Bloomberg News reports that Republicans return to Washington today and are still at loggerheads over how to thwart President Barack Obama’s healthcare law without shutting down the federal government on Oct. 1. House Republican leaders are looking for alternatives that would satisfy Majority Caucus Members who want to defund and delay the president’s signature domestic achievement.
One option under consideration, as reported by Politico, is an accelerated vote on the debt ceiling. It seems discussions are taking place in the House Republican leadership that focus on setting a debt ceiling vote before Sept. 30. "If Republican leaders show in the next few weeks how they will use the debt ceiling to delay Obamacare, it will display that the party's brass is serious about an all-or-nothing legislative brawl with Senate Democrats and President Barack Obama," Politico reporters Sherman and Bresnahan wrote Monday. Doing so could help ease the passage of the continuing resolution to fund the government.
Meanwhile, at the same time Republicans are considering new ways to scuttle the ACA, President Barack Obama warned congressional Republicans yesterday that they could trigger national "economic chaos" if they demand a delay of his health care law as the price for supporting continued spending for federal operations.

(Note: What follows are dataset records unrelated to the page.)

[config.mk]
export PLATFORM = sky130hd
export DESIGN_NAME = flap_bird_core
export DESIGN_NICKNAME = d
export VERILOG_FILES = /design/src/rtl/bird_pkg.sv /design/src/rtl/bird_pos.sv /design/src/rtl/bird_hit.sv /design/src/rtl/bird_score.sv /design/src/rtl/bird_seg.sv /design/src/rtl/flap_bird_core.sv
export SDC_FILE = /design/constraint.sdc
export NUM_CORES = 1
export LEC_CHECK = 0
export BUFFER_PORTS_ARGS = -buffer_cell sky130_fd_sc_hd__buf_2
export CAP_MARGIN = 10
export CORE_MARGIN = 1
export CORE_UTILIZATION = 28
export CTS_CLUSTER_SIZE = 40
export DETAILED_ROUTE_END_ITERATION = 10
export SYNTH_ARGS = -nofsm -noshare
export SYNTH_HDL_FRONTEND = slang
export SYNTH_SLANG_ARGS = --single-unit
[constraint.sdc]
create_clock -name clk -period 2.5 [get_ports clk]
set_clock_uncertainty 0.2 [all_clocks]
set_input_delay 0.375 -clock clk [delete_from_list [all_inputs] [get_ports clk]]
set_output_delay 0.375 -clock clk [all_outputs]
set_load 0.03 [all_outputs]
[src/rtl/bird_pkg.sv]
package bird_pkg;

  // Active-low seven-segment pattern, bit 0 = a ... bit 6 = g; blank above nine.
  function automatic logic [6:0] seg_of(input int unsigned value);
    logic [6:0] lit;
    case (value)
      0:       lit = 7'h3F;
      1:       lit = 7'h06;
      2:       lit = 7'h5B;
      3:       lit = 7'h4F;
      4:       lit = 7'h66;
      5:       lit = 7'h6D;
      6:       lit = 7'h7D;
      7:       lit = 7'h07;
      8:       lit = 7'h7F;
      9:       lit = 7'h6F;
      default: lit = 7'h00;
    endcase
    return ~lit;
  endfunction

endpackage

[src/rtl/bird_pos.sv]
module bird_pos #(
  parameter int POS_W     = 3,
  parameter int START_ROW = 4,
  localparam int ROWS     = 2 ** POS_W
) (
  input  logic             clk,
  input  logic             rst,
  input  logic             start,
  input  logic             tick,
  input  logic             flap,
  input  logic             hold,
  output logic [POS_W-1:0] pos_q,
  output logic [ROWS-1:0]  onehot_q
);

  localparam logic [POS_W-1:0] TOP  = POS_W'(ROWS - 1);
  localparam logic [POS_W-1:0] HOME = POS_W'(START_ROW);

  logic [POS_W-1:0] pos_d;
  logic [ROWS-1:0]  onehot_d;

  always_comb begin
    pos_d = pos_q;
    if (start) begin
      pos_d = HOME;
    end else if (tick && !hold) begin
      if (flap) begin
        if (pos_q != TOP) pos_d = pos_q + 1'b1;
      end else begin
        if (pos_q != '0) pos_d = pos_q - 1'b1;
      end
    end
  end

  for (genvar k = 0; k < ROWS; k++) begin : g_dec
    assign onehot_d[k] = (pos_d == POS_W'(k));
  end

  always_ff @(posedge clk) begin
    if (rst) begin
      pos_q    <= HOME;
      onehot_q <= ROWS'(1) << START_ROW;
    end else begin
      pos_q    <= pos_d;
      onehot_q <= onehot_d;
    end
  end

  AST_START_HOME: assert property (@(posedge clk) disable iff (rst)
    start |=> pos_q == HOME);
  AST_IDLE_HOLD: assert property (@(posedge clk) disable iff (rst)
    (!tick && !start) |=> $stable(pos_q));
  AST_TOP_RAIL: assert property (@(posedge clk) disable iff (rst)
    (pos_q == TOP && flap && !start) |=> pos_q == TOP);
  AST_BOTTOM_RAIL: assert property (@(posedge clk) disable iff (rst)
    (pos_q == '0 && !flap && !start) |=> pos_q == '0);
  AST_ONE_ROW: assert property (@(posedge clk) disable iff (rst)
    $countones(onehot_q) == 1);
  AST_ROW_MATCH: assert property (@(posedge clk) disable iff (rst)
    onehot_q[pos_q] == 1'b1);

endmodule

[src/rtl/bird_hit.sv]
module bird_hit #(
  parameter int ROWS = 8
) (
  input  logic            clk,
  input  logic            rst,
  input  logic            start,
  input  logic            tick,
  input  logic [ROWS-1:0] row_oh,
  input  logic [ROWS-1:0] wall,
  output logic            hit,
  output logic            crash_q
);

  assign hit = tick && (|(row_oh & wall));

  always_ff @(posedge clk) begin
    if (rst || start) begin
      crash_q <= 1'b0;
    end else if (hit) begin
      crash_q <= 1'b1;
    end
  end

  AST_HIT_LATCHES: assert property (@(posedge clk) disable iff (rst)
    (hit && !start) |=> crash_q);
  AST_CRASH_STICKY: assert property (@(posedge clk) disable iff (rst)
    (crash_q && !start) |=> crash_q);
  AST_START_CLEARS: assert property (@(posedge clk) disable iff (rst)
    start |=> !crash_q);

endmodule

[src/rtl/bird_score.sv]
module bird_score #(
  parameter int ROWS    = 8,
  parameter int SCORE_W = 4
) (
  input  logic               clk,
  input  logic               rst,
  input  logic               start,
  input  logic               tick,
  input  logic [ROWS-1:0]    wall,
  input  logic               hit,
  input  logic               crashed,
  output logic [SCORE_W-1:0] score_d,
  output logic [SCORE_W-1:0] score_q
);

  localparam logic [SCORE_W-1:0] FULL = {SCORE_W{1'b1}};

  logic armed_q;
  logic armed_d;
  logic live_tick;

  assign live_tick = tick && !crashed && !hit;

  always_comb begin
    score_d = score_q;
    armed_d = armed_q;
    if (start) begin
      score_d = '0;
      armed_d = 1'b0;
    end else if (live_tick) begin
      if (armed_q && (wall == '0) && (score_q != FULL)) score_d = score_q + 1'b1;
      armed_d = |wall;
    end
  end

  always_ff @(posedge clk) begin
    if (rst) begin
      score_q <= '0;
      armed_q <= 1'b0;
    end else begin
      score_q <= score_d;
      armed_q <= armed_d;
    end
  end

  AST_FROZEN_ON_CRASH: assert property (@(posedge clk) disable iff (rst)
    (crashed && !start) |=> $stable(score_q));
  AST_NO_WRAP: assert property (@(posedge clk) disable iff (rst)
    (score_q == FULL && !start) |=> score_q == FULL);
  AST_SINGLE_STEP: assert property (@(posedge clk) disable iff (rst)
    !start |=> (score_q == $past(score_q)) || (score_q == $past(score_q) + 1'b1));
  AST_NEEDS_TICK: assert property (@(posedge clk) disable iff (rst)
    (!tick && !start) |=> $stable(score_q));

endmodule

[src/rtl/bird_seg.sv]
module bird_seg #(
  parameter int SCORE_W = 4
) (
  input  logic               clk,
  input  logic               rst,
  input  logic [SCORE_W-1:0] value_d,
  output logic [6:0]         seg_n_q
);

  import bird_pkg::*;

  always_ff @(posedge clk) begin
    if (rst) begin
      seg_n_q <= seg_of(0);
    end else begin
      seg_n_q <= seg_of(int'(value_d));
    end
  end

endmodule

[src/rtl/flap_bird_core.sv]
module flap_bird_core #(
  parameter int POS_W     = 3,
  parameter int SCORE_W   = 4,
  parameter int START_ROW = 2 ** (POS_W - 1),
  localparam int ROWS     = 2 ** POS_W
) (
  input  logic               clk,
  input  logic               rst,
  input  logic               tick,
  input  logic               flap,
  input  logic               start,
  input  logic [ROWS-1:0]    wall,
  output logic [ROWS-1:0]    bird_row,
  output logic               crash,
  output logic [SCORE_W-1:0] score,
  output logic [6:0]         seg_n
);

  logic [POS_W-1:0]   pos_q;
  logic               hit;
  logic [SCORE_W-1:0] score_d;

  bird_pos #(
    .POS_W     (POS_W),
    .START_ROW (START_ROW)
  ) i_pos (
    .clk      (clk),
    .rst      (rst),
    .start    (start),
    .tick     (tick),
    .flap     (flap),
    .hold     (hit || crash),
    .pos_q    (pos_q),
    .onehot_q (bird_row)
  );

  bird_hit #(
    .ROWS (ROWS)
  ) i_hit (
    .clk     (clk),
    .rst     (rst),
    .start   (start),
    .tick    (tick),
    .row_oh  (bird_row),
    .wall    (wall),
    .hit     (hit),
    .crash_q (crash)
  );

  bird_score #(
    .ROWS    (ROWS),
    .SCORE_W (SCORE_W)
  ) i_score (
    .clk     (clk),
    .rst     (rst),
    .start   (start),
    .tick    (tick),
    .wall    (wall),
    .hit     (hit),
    .crashed (crash),
    .score_d (score_d),
    .score_q (score)
  );

  bird_seg #(
    .SCORE_W (SCORE_W)
  ) i_seg (
    .clk     (clk),
    .rst     (rst),
    .value_d (score_d),
    .seg_n_q (seg_n)
  );

  AST_BLANK_ABOVE_NINE: assert property (@(posedge clk) disable iff (rst)
    (int'(score) > 9) |-> seg_n == 7'h7F);
  AST_CRASH_FREEZES_BIRD: assert property (@(posedge clk) disable iff (rst)
    (crash && !start) |=> $stable(bird_row));
  AST_ZERO_SHOWS_ZERO: assert property (@(posedge clk) disable iff (rst)
    (score == '0) |-> seg_n == 7'h40);

endmodule

==> results_dict.tcl <==
set metrics [dict create \
    status "finished clean" \
    timing.rr.end "i_pos.onehot_q[0]$_SDFF_PP0_" \
    hpwl_mm 2.82 \
    synth_area_leaders "dfxtp_1 (34%), ha_1 (8.8%), nor4_4 (4.5%), nor3_1 (3.5%), mux2i_1 (2.8%)" \
    ios 33 \
    end_kind "flip-flop" \
    ant_nets 0 \
    synth-seq-cells 24 \
    holdCritPathClass "in -> reg" \
    irDropWorstVdd_mv 0.178 \
    drive_above_1_share_pct 32.5 \
    drt_wl_total_mm 3.48 \
    slowest_delay_ns 0.43 \
    cp-start-kind "flip-flop" \
    maxSlewViolCount 0 \
    ys.flop_type "dfxtp_1" \
    cts_tree "yes" \
    synth_fp_nets 174 \
    fin_crit_sh_pct 90.7 \
    floorplan.initialDensity_pct 29.6 \
    wl_per_cell_um 13.3 \
    dp_slack_ns 0.0277 \
    clock_sinks 24 \
    n_antenna_cell 0 \
    max_cap_viol_count 0 \
    fin_area_um2 1780 \
    slew_headroom_pct 66.8 \
    r2r_start "i_pos.pos_q[0]$_SDFF_PP0_" \
    antenna_found_initial 0 \
    die_w_um 73.1 \
    yosysMostFrequentCell "dfxtp_1" \
    design.die.area_um2 5350 \
    worstSetupPathDepth 7 \
    grt_overflow 0 \
    post-route-min-period_ns 2.27 \
    cp-endpoint "i_pos.onehot_q[0]$_SDFF_PP0_" \
    grt_pass1_vias 1223 \
    gp_congestion 0.817 \
    num-fill-cells 495 \
    cp_max_fo 4 \
    syn-instance-count 151 \
    cp_num_buf_inv 1 \
    yosysSeqAreaShare_pct 33.9 \
    fp.coreArea_um2 4790 \
    grt_max_degree 15 \
    io_buffers 32 \
    synth_warnings 0 \
    vias_per_cell 4.89 \
    htreeDepth 1 \
    synth_common_cells "dfxtp_1 (24), ha_1 (10), nor3_1 (10)" \
    synthArstFlopShare_pct 0 \
    area_delta_synth_final_pct 25.4 \
    worstPathArrival_ns 2.25 \
    rrSetupSlack_ns 0.23 \
    cpLargestDelayFamily "compound AO/OA/AOI/OAI gates" \
    dpl_cell_area_um2 1720 \
    avgSynthCellArea_um2 9.38 \
    crit_chain "inv_1 -> ha_1 -> ha_1 -> a211o_1 -> a211oi_1 -> nor3_1 -> nor4_1" \
    dp.cells 257 \
    hold_buffers 0 \
    cts.reportedPaths.clkPinSlew_ns 0.08 \
    rr_worst_depth 7 \
    worst_path_max_delay_cell "a211oi_1" \
    die_h_um 73.1 \
    setup_slack_ns 0.232 \
    synth_top_area_cell "dfxtp_1" \
    multiInputGateArea_um2 871 \
    rsz0062_at_grt "false" \
    fin_cells 261 \
    numCtsBuffers 3 \
    setup_violations 0 \
    leakagePower_nw 0.767 \
    drcViolationCount 0 \
    num-nets-final 218 \
    crit_path_frequent_cell "ha_1" \
    synth_cell_types 48 \
    crit_required_ns 2.48 \
    dr.pass1.iters 4 \
    syn_area_um2 1420 \
    tns_ns 0 \
    p_per_area_nw_per_um2 433 \
    clk_latency_ns 0.26 \
    grt_usage_pct 13.8 \
    seqCellArea_um2 482 \
    critical_path_class "reg -> reg" \
    fmaxAchievable_ghz 0.441 \
    startpoint "i_pos.pos_q[0]$_SDFF_PP0_" \
    synth.top_cell.area_share_pct 33.9 \
    clockBufferDepth 2 \
    worstMarginPinSlew_ns 0.496 \
    cts_resized 0 \
    vias 1277 \
    synth_edf_count 0 \
    cts_root_buf "clkbuf_8" \
    initialDrtViolationCount 36 \
    row_count 25 \
    postCtsSetupRepairBufs 0 \
    grt_first_pass_wirelength_mm 5.68 \
    hold_viol_final 0 \
]
-- cell families after synthesis --
group,count (synthesis),share of synthesized area (%)
xor+xnor,3,1.86
buf+inv,15,4.59
fa+ha+maj,10,8.83
simple gates,59,28.4
compound gates,36,19.5
flops,24,33.9
mux,4,2.83
-- area by class of cell --
cell class | count | share of cell area [%]
inverters | 11 | 2.39
repair buffers | 43 | 13.7
well taps | 67 | 4.72
flip-flops and latches | 24 | 27.1
multi-input cells | 112 | 49.0
clock buffers | 4 | 3.10
-- layout by cell type, fill, tap and decap left out, drive strengths merged, types with 4 or more instances in the layout --
master,netlist,layout
nand4,5,5
nand3,4,4
nor4,5,5
mux2i,4,4
inv,10,10
o21ai,5,5
nor2,9,9
ha,10,10
clkbuf,3,4
a22oi,4,4
nand2,5,5
nor3,10,10
or4,4,4
buf,1,43
dfxtp,24,24
a21oi,5,5
-- worst reg2reg max path, stage by stage, from the launching register on --
cell      delay, ns
dfxtp_1        0.38
inv_1          0.07
ha_1           0.21
ha_1           0.21
a211o_1        0.26
a211oi_1       0.43
nor3_1         0.16
nor4_1         0.27
-- power breakdown --
part	switching [mW]	internal, mW	total (mW)
Combinational	0.0713	0.0375	0.109
Sequential	0.00649	0.390	0.397
Clock	0.123	0.141	0.263
Total	0.201	0.568	0.769
-- metrics by stage --
| step | hold WS, ns | utilization, % | power, mW |
|---|---|---|---|
| 3_3_place_gp | 0.323 | 36.0 | 0.512 |
| 4_1_cts | 0.127 | 37.1 | 0.773 |
| 3_5_place_dp | 0.327 | 36.0 | 0.513 |
| 6_report | 0.136 | 37.1 | 0.769 |
| 2_1_floorplan | 0.240 | - | 0.470 |
| 5_1_grt | 0.150 | 37.1 | 0.801 |
-- metal layers --
metal | routed length, um | track usage, %
met2 | 1500 | 20.8
met3 | 101 | 1.66
met4 | 84 | 5.88
met1 | 1800 | 19.8
met5 | 0 | 0
-- how the worst min path moves through the flow --
stage / start / to / slack [ns] / cells past startpoint
4_1_cts: rst / i_score.score_q[0]$_SDFF_PP0_ / 0.13 / 2
3_3_place_gp: i_score.armed_q$_SDFFE_PP0N_ / i_score.armed_q$_SDFFE_PP0N_ / 0.32 / 2
5_1_grt: rst / i_score.score_q[0]$_SDFF_PP0_ / 0.15 / 2
2_1_floorplan: rst / i_score.score_q[0]$_SDFF_PP0_ / 0.24 / 1
6_report: rst / i_score.score_q[0]$_SDFF_PP0_ / 0.14 / 2
3_5_place_dp: i_score.armed_q$_SDFFE_PP0N_ / i_score.armed_q$_SDFFE_PP0N_ / 0.33 / 2
-- state kept, by name, summed over array words and instances (netlist names) --
register and count:
i_score.armed_q 1, i_pos.pos_q 3, i_score.score_q 4, i_pos.onehot_q 8, i_hit.crash_q 1, i_seg.seg_n_q 7
(Power assumes the default switching activity.)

Obama said Republicans are effectively holding the government hostage by threatening to defund Obamacare, the Washington Post reported. "I cannot remember a time when one faction of one party promises economic chaos when it doesn’t get everything it wants." President Obama said yesterday what he's said before, that Republicans have failed to end the sequester and are again thinking about holding the government hostage over Obamacare.
A report on the situation by The Hill said a leading House GOP effort to tie a defunding of ObamaCare to a bill funding the government after Oct. 1 has gained new support. The full-year continuing resolution authored by Rep. Tom Graves (R-Ga.) gained 17 new co-sponsors since it was introduced last week with 42 others on board.
In Ohio, a state run by Republicans that has yet to decide whether it will accept expansion of Medicad as provided by the ACA and ruled constitutional by the U.S. Supreme Court last year, 62 percent of Ohio adults 19-64 have health insurance.
The increase in the number of uninsured adults happened over a period when job-based coverage declined by 7.5 percent and Medicaid coverage expanded for this group by 4.1 percent, the progressive economic think tank Policy Matters Ohio reported today. Analyzing the Censur Bureau's report, PMO observed that more than 1.3 million Ohio adults under the age of 65 were uninsured in 2012, a statistically significant increase of 3.4 percent, or 298,998 more adults, since the recession of 2006-07.
"Fewer and fewer employers offer insurance. When hard-working Ohioans lose their job-based coverage, most have nowhere to turn," Hannah Halbert, workforce researcher for Policy Matters Ohio said. "Thanks to the Affordable Care Act, that will change in 2014."
PMO reported employer-provided coverage of children fell by 16.1 percent over this period, and fewer children would have coverage today but for public health coverage programs. Medicaid and the Children’s Health Insurance Program increased coverage by 17.9 percent, keeping the number of Ohio children without insurance at 178,436, or about 6.7 percent, statistically on par with the rate in 2000.